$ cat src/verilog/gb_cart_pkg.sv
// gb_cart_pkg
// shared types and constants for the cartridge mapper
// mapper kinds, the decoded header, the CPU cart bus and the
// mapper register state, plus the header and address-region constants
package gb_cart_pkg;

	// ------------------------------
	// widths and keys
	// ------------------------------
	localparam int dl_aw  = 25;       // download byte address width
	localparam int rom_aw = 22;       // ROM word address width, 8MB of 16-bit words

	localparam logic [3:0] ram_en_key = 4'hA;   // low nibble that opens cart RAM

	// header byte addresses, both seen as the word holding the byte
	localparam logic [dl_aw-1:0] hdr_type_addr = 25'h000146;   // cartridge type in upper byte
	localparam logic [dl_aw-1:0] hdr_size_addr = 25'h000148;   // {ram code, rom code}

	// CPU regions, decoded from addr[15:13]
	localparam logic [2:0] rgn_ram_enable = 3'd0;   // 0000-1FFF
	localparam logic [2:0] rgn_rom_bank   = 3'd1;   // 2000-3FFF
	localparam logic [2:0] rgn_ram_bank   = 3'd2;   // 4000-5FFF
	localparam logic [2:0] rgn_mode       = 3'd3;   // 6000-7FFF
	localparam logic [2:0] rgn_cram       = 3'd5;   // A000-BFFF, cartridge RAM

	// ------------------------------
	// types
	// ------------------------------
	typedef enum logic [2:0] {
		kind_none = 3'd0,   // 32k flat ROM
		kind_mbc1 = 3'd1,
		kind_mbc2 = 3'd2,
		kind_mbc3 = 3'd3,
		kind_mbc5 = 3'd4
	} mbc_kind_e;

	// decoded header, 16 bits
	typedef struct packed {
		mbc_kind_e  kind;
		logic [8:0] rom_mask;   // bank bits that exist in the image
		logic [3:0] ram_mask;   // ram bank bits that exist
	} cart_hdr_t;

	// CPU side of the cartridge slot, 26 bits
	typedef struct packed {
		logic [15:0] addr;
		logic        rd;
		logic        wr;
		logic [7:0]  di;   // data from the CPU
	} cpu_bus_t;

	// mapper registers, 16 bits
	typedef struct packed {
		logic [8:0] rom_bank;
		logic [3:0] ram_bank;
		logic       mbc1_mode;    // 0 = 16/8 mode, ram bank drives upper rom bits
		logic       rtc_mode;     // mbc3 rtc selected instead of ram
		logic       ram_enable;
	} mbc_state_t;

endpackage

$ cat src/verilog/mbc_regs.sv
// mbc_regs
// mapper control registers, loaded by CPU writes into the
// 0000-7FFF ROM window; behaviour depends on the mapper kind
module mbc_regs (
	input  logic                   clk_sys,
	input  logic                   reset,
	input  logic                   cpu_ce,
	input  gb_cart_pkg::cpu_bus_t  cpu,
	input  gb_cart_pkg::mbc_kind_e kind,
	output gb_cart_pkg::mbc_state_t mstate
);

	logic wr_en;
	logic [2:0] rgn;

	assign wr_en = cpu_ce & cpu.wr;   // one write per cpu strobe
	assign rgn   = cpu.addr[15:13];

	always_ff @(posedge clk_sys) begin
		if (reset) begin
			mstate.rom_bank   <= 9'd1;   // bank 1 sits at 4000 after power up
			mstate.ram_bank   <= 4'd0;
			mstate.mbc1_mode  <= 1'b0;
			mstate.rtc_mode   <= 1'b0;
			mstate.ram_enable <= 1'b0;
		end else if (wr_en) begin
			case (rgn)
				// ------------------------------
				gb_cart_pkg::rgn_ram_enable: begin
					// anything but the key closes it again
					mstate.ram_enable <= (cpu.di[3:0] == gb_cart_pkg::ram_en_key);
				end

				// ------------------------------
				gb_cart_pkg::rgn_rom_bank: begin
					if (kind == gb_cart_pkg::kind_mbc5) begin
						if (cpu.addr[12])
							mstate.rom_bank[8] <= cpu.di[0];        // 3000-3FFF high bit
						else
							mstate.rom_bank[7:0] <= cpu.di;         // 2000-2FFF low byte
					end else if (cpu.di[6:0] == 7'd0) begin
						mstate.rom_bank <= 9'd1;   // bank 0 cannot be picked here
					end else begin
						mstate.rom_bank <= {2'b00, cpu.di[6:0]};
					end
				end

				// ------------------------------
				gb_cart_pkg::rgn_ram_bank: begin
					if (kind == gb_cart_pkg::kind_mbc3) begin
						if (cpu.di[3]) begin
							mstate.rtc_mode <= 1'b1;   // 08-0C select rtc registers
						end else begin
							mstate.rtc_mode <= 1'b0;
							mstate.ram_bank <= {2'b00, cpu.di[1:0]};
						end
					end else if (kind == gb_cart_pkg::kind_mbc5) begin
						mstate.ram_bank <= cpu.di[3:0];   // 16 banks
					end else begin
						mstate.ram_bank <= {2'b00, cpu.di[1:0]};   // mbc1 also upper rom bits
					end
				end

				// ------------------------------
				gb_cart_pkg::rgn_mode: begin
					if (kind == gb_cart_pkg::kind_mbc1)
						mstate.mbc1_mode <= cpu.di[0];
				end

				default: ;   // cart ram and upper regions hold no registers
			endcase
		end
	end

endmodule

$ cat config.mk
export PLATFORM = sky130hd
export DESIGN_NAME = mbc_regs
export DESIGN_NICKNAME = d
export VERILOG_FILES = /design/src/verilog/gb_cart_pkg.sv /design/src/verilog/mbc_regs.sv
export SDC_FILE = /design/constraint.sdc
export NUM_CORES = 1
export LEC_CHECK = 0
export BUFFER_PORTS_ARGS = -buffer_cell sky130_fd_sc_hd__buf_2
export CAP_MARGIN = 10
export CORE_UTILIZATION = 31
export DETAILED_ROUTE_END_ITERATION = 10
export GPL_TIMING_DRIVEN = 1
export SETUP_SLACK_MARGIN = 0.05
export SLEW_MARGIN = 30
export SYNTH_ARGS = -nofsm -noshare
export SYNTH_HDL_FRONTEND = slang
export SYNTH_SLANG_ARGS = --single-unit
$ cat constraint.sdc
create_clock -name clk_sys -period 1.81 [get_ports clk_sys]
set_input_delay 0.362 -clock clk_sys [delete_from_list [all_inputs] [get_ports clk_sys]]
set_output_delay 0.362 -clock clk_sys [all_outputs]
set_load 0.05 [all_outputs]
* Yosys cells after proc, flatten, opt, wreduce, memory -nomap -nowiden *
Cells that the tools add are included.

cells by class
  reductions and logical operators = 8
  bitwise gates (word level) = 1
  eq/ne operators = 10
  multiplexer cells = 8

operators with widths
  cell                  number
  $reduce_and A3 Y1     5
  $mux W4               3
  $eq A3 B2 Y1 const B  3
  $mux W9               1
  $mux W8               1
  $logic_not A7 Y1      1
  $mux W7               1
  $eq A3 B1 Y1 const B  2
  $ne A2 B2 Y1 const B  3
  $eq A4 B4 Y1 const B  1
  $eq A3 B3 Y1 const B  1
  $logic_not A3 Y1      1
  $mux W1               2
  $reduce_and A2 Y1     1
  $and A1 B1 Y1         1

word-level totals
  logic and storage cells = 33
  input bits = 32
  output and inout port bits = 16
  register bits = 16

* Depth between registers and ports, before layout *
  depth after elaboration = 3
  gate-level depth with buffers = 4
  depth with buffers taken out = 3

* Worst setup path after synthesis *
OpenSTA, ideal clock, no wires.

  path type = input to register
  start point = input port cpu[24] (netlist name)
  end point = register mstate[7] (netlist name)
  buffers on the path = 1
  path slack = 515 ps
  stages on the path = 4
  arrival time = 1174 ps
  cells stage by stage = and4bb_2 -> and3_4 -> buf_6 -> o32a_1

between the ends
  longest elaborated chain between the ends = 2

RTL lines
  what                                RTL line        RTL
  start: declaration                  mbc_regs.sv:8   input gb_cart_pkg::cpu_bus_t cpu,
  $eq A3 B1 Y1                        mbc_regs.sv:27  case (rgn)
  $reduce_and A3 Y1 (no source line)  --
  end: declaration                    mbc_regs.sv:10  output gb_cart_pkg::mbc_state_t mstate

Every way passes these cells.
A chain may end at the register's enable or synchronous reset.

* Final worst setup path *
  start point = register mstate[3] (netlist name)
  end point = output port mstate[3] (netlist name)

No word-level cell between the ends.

-.-.-

### PROBLEM
Lines of the listing above that contain the word "decoded" should all be returned.

### THE COMPLETED TASK
// mapper kinds, the decoded header, the CPU cart bus and the
	// CPU regions, decoded from addr[15:13]
	// decoded header, 16 bits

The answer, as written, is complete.